*** Source material ***

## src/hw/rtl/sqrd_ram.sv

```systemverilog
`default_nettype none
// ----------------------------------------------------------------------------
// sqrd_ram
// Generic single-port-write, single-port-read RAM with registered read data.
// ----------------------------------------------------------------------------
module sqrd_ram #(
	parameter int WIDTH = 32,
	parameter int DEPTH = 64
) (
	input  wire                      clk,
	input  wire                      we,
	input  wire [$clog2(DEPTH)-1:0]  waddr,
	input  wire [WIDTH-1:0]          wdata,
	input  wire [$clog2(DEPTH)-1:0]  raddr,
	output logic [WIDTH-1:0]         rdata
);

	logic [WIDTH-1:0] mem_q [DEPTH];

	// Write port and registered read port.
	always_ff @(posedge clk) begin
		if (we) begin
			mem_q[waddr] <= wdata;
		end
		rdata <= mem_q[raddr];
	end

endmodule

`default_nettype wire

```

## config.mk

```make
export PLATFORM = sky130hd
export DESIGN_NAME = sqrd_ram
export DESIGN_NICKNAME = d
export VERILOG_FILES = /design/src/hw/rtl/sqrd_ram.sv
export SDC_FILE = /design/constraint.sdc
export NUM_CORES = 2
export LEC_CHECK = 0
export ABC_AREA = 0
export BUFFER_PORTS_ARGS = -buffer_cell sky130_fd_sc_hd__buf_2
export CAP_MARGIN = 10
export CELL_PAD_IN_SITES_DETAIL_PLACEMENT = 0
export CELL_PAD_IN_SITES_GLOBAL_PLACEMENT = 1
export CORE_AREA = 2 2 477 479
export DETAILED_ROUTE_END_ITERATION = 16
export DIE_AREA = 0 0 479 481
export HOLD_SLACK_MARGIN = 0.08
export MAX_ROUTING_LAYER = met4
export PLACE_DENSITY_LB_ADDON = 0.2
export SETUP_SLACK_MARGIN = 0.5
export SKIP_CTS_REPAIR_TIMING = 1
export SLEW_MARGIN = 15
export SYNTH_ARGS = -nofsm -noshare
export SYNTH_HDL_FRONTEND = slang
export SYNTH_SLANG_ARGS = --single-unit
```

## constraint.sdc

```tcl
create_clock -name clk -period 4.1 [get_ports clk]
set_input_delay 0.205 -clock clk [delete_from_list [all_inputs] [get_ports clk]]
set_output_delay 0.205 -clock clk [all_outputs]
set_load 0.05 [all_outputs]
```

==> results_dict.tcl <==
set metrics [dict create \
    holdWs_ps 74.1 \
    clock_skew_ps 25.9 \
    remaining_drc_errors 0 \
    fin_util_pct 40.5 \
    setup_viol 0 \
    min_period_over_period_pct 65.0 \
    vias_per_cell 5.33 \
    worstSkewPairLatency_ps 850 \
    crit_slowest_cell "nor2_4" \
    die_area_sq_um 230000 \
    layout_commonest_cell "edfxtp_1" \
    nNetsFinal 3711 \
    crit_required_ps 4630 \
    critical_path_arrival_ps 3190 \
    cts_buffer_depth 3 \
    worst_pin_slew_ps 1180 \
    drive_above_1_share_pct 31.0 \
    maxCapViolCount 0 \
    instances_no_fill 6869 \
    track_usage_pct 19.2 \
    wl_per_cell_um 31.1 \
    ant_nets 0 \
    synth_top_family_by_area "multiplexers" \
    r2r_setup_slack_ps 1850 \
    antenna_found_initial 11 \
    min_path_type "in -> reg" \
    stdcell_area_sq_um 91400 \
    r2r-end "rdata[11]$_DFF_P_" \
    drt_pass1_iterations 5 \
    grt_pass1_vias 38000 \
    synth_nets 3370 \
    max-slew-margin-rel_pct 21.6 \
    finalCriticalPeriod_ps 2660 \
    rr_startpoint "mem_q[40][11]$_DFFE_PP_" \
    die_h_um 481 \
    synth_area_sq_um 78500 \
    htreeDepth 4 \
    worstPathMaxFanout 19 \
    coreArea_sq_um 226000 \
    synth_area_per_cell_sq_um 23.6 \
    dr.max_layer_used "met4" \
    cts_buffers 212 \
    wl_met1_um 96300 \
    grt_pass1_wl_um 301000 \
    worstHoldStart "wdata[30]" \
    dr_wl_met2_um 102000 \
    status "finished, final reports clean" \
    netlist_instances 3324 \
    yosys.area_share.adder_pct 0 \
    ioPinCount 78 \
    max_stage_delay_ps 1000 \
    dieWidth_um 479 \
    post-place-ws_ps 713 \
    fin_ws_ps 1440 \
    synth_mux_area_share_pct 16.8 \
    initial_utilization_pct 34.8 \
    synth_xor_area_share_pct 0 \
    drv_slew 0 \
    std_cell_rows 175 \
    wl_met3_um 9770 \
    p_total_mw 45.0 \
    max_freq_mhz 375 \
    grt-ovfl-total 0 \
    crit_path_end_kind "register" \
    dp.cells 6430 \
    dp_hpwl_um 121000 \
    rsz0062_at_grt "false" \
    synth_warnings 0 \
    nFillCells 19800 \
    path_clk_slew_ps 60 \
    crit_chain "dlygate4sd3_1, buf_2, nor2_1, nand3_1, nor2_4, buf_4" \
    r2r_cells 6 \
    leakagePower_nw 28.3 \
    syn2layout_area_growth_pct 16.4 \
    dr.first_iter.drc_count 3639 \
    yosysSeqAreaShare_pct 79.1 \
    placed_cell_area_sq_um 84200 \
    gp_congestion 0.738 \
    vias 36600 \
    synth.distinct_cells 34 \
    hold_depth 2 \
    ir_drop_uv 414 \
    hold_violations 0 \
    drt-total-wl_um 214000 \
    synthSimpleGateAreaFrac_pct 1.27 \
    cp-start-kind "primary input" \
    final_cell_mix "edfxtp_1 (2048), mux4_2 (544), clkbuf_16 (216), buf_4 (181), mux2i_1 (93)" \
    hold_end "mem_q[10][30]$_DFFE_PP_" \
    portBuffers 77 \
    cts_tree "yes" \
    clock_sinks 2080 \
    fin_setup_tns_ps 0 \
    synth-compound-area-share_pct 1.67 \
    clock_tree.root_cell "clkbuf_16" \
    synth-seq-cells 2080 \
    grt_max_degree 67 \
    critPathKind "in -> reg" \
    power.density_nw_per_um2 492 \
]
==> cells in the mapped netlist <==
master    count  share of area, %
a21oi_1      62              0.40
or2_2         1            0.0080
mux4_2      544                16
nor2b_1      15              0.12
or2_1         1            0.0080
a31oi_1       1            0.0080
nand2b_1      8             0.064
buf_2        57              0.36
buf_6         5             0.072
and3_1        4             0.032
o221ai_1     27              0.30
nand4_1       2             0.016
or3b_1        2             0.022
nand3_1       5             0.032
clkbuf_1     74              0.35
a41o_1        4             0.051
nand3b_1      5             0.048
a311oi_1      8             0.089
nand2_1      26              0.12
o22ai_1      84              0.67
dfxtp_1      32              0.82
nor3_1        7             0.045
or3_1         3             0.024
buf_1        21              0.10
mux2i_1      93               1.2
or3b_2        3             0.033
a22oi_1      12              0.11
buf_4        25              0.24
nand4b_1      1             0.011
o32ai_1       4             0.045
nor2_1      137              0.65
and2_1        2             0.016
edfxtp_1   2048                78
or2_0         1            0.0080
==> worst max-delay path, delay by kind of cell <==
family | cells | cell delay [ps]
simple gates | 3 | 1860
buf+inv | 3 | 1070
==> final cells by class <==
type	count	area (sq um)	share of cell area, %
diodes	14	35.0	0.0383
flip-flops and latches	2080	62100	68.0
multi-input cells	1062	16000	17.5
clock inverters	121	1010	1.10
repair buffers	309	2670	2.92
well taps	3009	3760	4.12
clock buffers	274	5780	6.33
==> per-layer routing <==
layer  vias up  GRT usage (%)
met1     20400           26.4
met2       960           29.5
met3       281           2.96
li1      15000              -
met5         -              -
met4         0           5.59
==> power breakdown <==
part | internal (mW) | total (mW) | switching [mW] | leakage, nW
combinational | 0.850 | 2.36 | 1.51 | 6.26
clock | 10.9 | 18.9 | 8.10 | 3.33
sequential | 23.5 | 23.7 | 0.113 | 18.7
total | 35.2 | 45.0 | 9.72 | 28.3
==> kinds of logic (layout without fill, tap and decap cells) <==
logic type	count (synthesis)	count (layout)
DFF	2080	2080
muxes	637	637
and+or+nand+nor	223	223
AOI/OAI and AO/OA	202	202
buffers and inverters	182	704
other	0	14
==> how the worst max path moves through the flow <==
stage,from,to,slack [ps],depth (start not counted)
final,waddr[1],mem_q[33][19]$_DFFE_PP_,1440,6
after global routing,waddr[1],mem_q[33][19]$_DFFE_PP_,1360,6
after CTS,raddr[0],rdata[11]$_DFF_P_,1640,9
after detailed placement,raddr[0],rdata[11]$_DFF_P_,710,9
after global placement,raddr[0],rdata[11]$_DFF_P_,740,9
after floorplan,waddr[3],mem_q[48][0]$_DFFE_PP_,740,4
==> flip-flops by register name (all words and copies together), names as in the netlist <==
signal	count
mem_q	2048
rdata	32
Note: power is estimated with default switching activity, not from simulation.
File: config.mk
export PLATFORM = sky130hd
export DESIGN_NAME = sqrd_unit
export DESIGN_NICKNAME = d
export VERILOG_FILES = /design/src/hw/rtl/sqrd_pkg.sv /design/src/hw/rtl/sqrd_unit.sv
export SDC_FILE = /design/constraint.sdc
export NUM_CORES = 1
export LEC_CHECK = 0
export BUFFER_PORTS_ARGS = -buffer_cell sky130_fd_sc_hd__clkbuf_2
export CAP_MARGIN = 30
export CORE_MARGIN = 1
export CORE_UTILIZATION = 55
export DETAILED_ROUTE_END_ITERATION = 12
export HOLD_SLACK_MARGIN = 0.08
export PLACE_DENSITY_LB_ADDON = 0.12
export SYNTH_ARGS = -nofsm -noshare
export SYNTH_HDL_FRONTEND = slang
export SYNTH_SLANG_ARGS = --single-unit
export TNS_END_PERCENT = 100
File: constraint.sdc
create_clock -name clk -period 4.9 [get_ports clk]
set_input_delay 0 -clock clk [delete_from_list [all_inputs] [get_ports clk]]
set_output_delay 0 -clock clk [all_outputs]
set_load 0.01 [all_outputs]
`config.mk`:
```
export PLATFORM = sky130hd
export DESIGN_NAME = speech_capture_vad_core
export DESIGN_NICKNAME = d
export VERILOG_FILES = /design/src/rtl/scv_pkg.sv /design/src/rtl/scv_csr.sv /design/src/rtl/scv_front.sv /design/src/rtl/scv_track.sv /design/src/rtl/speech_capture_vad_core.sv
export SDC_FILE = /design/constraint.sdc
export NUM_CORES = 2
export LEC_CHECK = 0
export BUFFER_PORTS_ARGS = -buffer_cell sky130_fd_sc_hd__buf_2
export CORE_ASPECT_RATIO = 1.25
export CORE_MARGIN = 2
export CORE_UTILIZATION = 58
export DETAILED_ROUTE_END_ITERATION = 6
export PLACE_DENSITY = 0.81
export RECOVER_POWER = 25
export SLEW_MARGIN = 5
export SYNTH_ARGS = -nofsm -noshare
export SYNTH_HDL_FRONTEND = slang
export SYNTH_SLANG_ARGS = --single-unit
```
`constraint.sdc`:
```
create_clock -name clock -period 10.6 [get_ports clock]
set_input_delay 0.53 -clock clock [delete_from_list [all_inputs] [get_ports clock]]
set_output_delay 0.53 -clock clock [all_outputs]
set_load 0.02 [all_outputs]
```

*** End of Source material ***

## Task directions
Quote the listing above, but only from the line that shows "path_clk_slew_ps 60 \" through the line that shows "vias 36600 \".

## Problem solution
    path_clk_slew_ps 60 \
    crit_chain "dlygate4sd3_1, buf_2, nor2_1, nand3_1, nor2_4, buf_4" \
    r2r_cells 6 \
    leakagePower_nw 28.3 \
    syn2layout_area_growth_pct 16.4 \
    dr.first_iter.drc_count 3639 \
    yosysSeqAreaShare_pct 79.1 \
    placed_cell_area_sq_um 84200 \
    gp_congestion 0.738 \
    vias 36600 \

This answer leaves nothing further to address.